WORK ORDER =
Every record here needs to be written out again exactly.

INPUT DATA =
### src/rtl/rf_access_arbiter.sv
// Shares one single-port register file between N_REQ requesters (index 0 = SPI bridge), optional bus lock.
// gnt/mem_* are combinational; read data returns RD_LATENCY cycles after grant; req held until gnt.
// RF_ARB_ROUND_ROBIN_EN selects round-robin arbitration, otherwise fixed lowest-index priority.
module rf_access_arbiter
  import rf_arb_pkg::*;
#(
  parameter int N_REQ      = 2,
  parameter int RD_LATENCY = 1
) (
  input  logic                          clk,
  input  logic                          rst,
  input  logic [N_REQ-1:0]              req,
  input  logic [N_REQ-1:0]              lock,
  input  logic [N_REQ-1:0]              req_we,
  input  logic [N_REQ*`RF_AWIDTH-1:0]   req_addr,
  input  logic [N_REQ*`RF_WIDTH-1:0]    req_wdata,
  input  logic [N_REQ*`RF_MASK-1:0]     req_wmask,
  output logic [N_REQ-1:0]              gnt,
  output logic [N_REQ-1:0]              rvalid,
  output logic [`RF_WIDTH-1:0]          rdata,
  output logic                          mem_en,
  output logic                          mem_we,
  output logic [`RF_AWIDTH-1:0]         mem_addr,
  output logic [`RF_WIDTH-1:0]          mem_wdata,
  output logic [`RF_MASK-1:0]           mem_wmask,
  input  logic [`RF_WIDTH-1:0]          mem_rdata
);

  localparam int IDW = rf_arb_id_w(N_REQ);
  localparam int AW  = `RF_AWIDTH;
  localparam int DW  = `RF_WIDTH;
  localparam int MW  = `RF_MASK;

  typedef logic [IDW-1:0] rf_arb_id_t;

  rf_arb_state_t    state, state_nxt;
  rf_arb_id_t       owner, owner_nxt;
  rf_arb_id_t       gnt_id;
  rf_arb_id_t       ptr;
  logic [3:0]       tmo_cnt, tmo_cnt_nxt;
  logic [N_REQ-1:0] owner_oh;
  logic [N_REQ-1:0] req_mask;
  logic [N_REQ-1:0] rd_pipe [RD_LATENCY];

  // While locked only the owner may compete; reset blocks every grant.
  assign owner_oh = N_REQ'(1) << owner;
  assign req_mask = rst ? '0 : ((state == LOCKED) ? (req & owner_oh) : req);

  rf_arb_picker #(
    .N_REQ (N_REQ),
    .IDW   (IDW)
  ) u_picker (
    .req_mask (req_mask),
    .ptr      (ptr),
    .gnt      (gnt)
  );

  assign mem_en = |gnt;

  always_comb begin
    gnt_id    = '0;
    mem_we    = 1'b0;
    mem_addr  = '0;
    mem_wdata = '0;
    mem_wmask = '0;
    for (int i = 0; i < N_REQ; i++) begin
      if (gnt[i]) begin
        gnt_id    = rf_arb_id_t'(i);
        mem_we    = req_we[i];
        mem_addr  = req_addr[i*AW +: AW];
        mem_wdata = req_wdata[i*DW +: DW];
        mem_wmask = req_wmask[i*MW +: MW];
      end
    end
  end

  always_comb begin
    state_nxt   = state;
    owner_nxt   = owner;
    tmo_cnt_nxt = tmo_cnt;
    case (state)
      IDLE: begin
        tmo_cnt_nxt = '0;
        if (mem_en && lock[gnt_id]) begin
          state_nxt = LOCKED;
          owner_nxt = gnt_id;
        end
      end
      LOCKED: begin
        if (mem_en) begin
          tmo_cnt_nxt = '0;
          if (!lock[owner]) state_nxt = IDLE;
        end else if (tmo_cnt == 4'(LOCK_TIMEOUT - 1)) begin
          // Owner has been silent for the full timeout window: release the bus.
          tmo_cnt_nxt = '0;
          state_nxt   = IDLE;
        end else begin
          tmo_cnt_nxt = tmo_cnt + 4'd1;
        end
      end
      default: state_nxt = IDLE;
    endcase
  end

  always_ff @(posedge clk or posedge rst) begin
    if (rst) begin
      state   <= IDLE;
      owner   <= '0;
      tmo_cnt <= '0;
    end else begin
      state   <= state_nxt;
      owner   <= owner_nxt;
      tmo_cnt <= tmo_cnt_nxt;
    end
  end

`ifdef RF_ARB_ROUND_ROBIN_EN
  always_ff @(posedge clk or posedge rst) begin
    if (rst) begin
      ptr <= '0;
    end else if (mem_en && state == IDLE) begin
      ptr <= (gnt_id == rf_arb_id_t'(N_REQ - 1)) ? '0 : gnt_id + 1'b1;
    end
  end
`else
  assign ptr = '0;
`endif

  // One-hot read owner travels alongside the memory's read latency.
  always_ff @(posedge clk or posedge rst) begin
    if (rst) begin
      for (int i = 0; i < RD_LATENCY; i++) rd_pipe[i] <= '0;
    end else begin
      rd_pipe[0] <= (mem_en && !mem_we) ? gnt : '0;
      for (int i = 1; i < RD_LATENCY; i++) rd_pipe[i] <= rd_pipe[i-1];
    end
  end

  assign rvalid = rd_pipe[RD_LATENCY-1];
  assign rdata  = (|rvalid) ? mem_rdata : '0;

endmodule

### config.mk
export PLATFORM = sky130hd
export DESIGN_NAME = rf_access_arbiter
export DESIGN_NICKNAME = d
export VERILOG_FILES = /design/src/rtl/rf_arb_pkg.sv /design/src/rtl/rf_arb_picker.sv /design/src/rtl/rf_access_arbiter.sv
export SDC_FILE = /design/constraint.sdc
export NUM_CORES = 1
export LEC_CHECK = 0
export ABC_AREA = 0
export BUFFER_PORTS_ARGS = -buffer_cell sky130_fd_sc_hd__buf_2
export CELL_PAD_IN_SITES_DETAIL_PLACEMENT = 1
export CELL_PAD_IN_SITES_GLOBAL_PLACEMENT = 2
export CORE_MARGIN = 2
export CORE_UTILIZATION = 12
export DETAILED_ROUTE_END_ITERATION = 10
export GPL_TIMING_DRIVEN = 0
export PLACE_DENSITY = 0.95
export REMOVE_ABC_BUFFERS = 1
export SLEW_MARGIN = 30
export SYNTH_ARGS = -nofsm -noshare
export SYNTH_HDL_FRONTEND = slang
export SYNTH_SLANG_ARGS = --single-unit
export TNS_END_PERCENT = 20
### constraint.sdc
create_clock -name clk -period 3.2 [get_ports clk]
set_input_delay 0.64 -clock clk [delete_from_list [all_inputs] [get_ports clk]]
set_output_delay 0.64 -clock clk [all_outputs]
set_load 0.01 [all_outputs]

SOLUTION FOR THIS PROBLEM =
### src/rtl/rf_access_arbiter.sv
// Shares one single-port register file between N_REQ requesters (index 0 = SPI bridge), optional bus lock.
// gnt/mem_* are combinational; read data returns RD_LATENCY cycles after grant; req held until gnt.
// RF_ARB_ROUND_ROBIN_EN selects round-robin arbitration, otherwise fixed lowest-index priority.
module rf_access_arbiter
  import rf_arb_pkg::*;
#(
  parameter int N_REQ      = 2,
  parameter int RD_LATENCY = 1
) (
  input  logic                          clk,
  input  logic                          rst,
  input  logic [N_REQ-1:0]              req,
  input  logic [N_REQ-1:0]              lock,
  input  logic [N_REQ-1:0]              req_we,
  input  logic [N_REQ*`RF_AWIDTH-1:0]   req_addr,
  input  logic [N_REQ*`RF_WIDTH-1:0]    req_wdata,
  input  logic [N_REQ*`RF_MASK-1:0]     req_wmask,
  output logic [N_REQ-1:0]              gnt,
  output logic [N_REQ-1:0]              rvalid,
  output logic [`RF_WIDTH-1:0]          rdata,
  output logic                          mem_en,
  output logic                          mem_we,
  output logic [`RF_AWIDTH-1:0]         mem_addr,
  output logic [`RF_WIDTH-1:0]          mem_wdata,
  output logic [`RF_MASK-1:0]           mem_wmask,
  input  logic [`RF_WIDTH-1:0]          mem_rdata
);

  localparam int IDW = rf_arb_id_w(N_REQ);
  localparam int AW  = `RF_AWIDTH;
  localparam int DW  = `RF_WIDTH;
  localparam int MW  = `RF_MASK;

  typedef logic [IDW-1:0] rf_arb_id_t;

  rf_arb_state_t    state, state_nxt;
  rf_arb_id_t       owner, owner_nxt;
  rf_arb_id_t       gnt_id;
  rf_arb_id_t       ptr;
  logic [3:0]       tmo_cnt, tmo_cnt_nxt;
  logic [N_REQ-1:0] owner_oh;
  logic [N_REQ-1:0] req_mask;
  logic [N_REQ-1:0] rd_pipe [RD_LATENCY];

  // While locked only the owner may compete; reset blocks every grant.
  assign owner_oh = N_REQ'(1) << owner;
  assign req_mask = rst ? '0 : ((state == LOCKED) ? (req & owner_oh) : req);

  rf_arb_picker #(
    .N_REQ (N_REQ),
    .IDW   (IDW)
  ) u_picker (
    .req_mask (req_mask),
    .ptr      (ptr),
    .gnt      (gnt)
  );

  assign mem_en = |gnt;

  always_comb begin
    gnt_id    = '0;
    mem_we    = 1'b0;
    mem_addr  = '0;
    mem_wdata = '0;
    mem_wmask = '0;
    for (int i = 0; i < N_REQ; i++) begin
      if (gnt[i]) begin
        gnt_id    = rf_arb_id_t'(i);
        mem_we    = req_we[i];
        mem_addr  = req_addr[i*AW +: AW];
        mem_wdata = req_wdata[i*DW +: DW];
        mem_wmask = req_wmask[i*MW +: MW];
      end
    end
  end

  always_comb begin
    state_nxt   = state;
    owner_nxt   = owner;
    tmo_cnt_nxt = tmo_cnt;
    case (state)
      IDLE: begin
        tmo_cnt_nxt = '0;
        if (mem_en && lock[gnt_id]) begin
          state_nxt = LOCKED;
          owner_nxt = gnt_id;
        end
      end
      LOCKED: begin
        if (mem_en) begin
          tmo_cnt_nxt = '0;
          if (!lock[owner]) state_nxt = IDLE;
        end else if (tmo_cnt == 4'(LOCK_TIMEOUT - 1)) begin
          // Owner has been silent for the full timeout window: release the bus.
          tmo_cnt_nxt = '0;
          state_nxt   = IDLE;
        end else begin
          tmo_cnt_nxt = tmo_cnt + 4'd1;
        end
      end
      default: state_nxt = IDLE;
    endcase
  end

  always_ff @(posedge clk or posedge rst) begin
    if (rst) begin
      state   <= IDLE;
      owner   <= '0;
      tmo_cnt <= '0;
    end else begin
      state   <= state_nxt;
      owner   <= owner_nxt;
      tmo_cnt <= tmo_cnt_nxt;
    end
  end

`ifdef RF_ARB_ROUND_ROBIN_EN
  always_ff @(posedge clk or posedge rst) begin
    if (rst) begin
      ptr <= '0;
    end else if (mem_en && state == IDLE) begin
      ptr <= (gnt_id == rf_arb_id_t'(N_REQ - 1)) ? '0 : gnt_id + 1'b1;
    end
  end
`else
  assign ptr = '0;
`endif

  // One-hot read owner travels alongside the memory's read latency.
  always_ff @(posedge clk or posedge rst) begin
    if (rst) begin
      for (int i = 0; i < RD_LATENCY; i++) rd_pipe[i] <= '0;
    end else begin
      rd_pipe[0] <= (mem_en && !mem_we) ? gnt : '0;
      for (int i = 1; i < RD_LATENCY; i++) rd_pipe[i] <= rd_pipe[i-1];
    end
  end

  assign rvalid = rd_pipe[RD_LATENCY-1];
  assign rdata  = (|rvalid) ? mem_rdata : '0;

endmodule

### config.mk
export PLATFORM = sky130hd
export DESIGN_NAME = rf_access_arbiter
export DESIGN_NICKNAME = d
export VERILOG_FILES = /design/src/rtl/rf_arb_pkg.sv /design/src/rtl/rf_arb_picker.sv /design/src/rtl/rf_access_arbiter.sv
export SDC_FILE = /design/constraint.sdc
export NUM_CORES = 1
export LEC_CHECK = 0
export ABC_AREA = 0
export BUFFER_PORTS_ARGS = -buffer_cell sky130_fd_sc_hd__buf_2
export CELL_PAD_IN_SITES_DETAIL_PLACEMENT = 1
export CELL_PAD_IN_SITES_GLOBAL_PLACEMENT = 2
export CORE_MARGIN = 2
export CORE_UTILIZATION = 12
export DETAILED_ROUTE_END_ITERATION = 10
export GPL_TIMING_DRIVEN = 0
export PLACE_DENSITY = 0.95
export REMOVE_ABC_BUFFERS = 1
export SLEW_MARGIN = 30
export SYNTH_ARGS = -nofsm -noshare
export SYNTH_HDL_FRONTEND = slang
export SYNTH_SLANG_ARGS = --single-unit
export TNS_END_PERCENT = 20
### constraint.sdc
create_clock -name clk -period 3.2 [get_ports clk]
set_input_delay 0.64 -clock clk [delete_from_list [all_inputs] [get_ports clk]]
set_output_delay 0.64 -clock clk [all_outputs]
set_load 0.01 [all_outputs]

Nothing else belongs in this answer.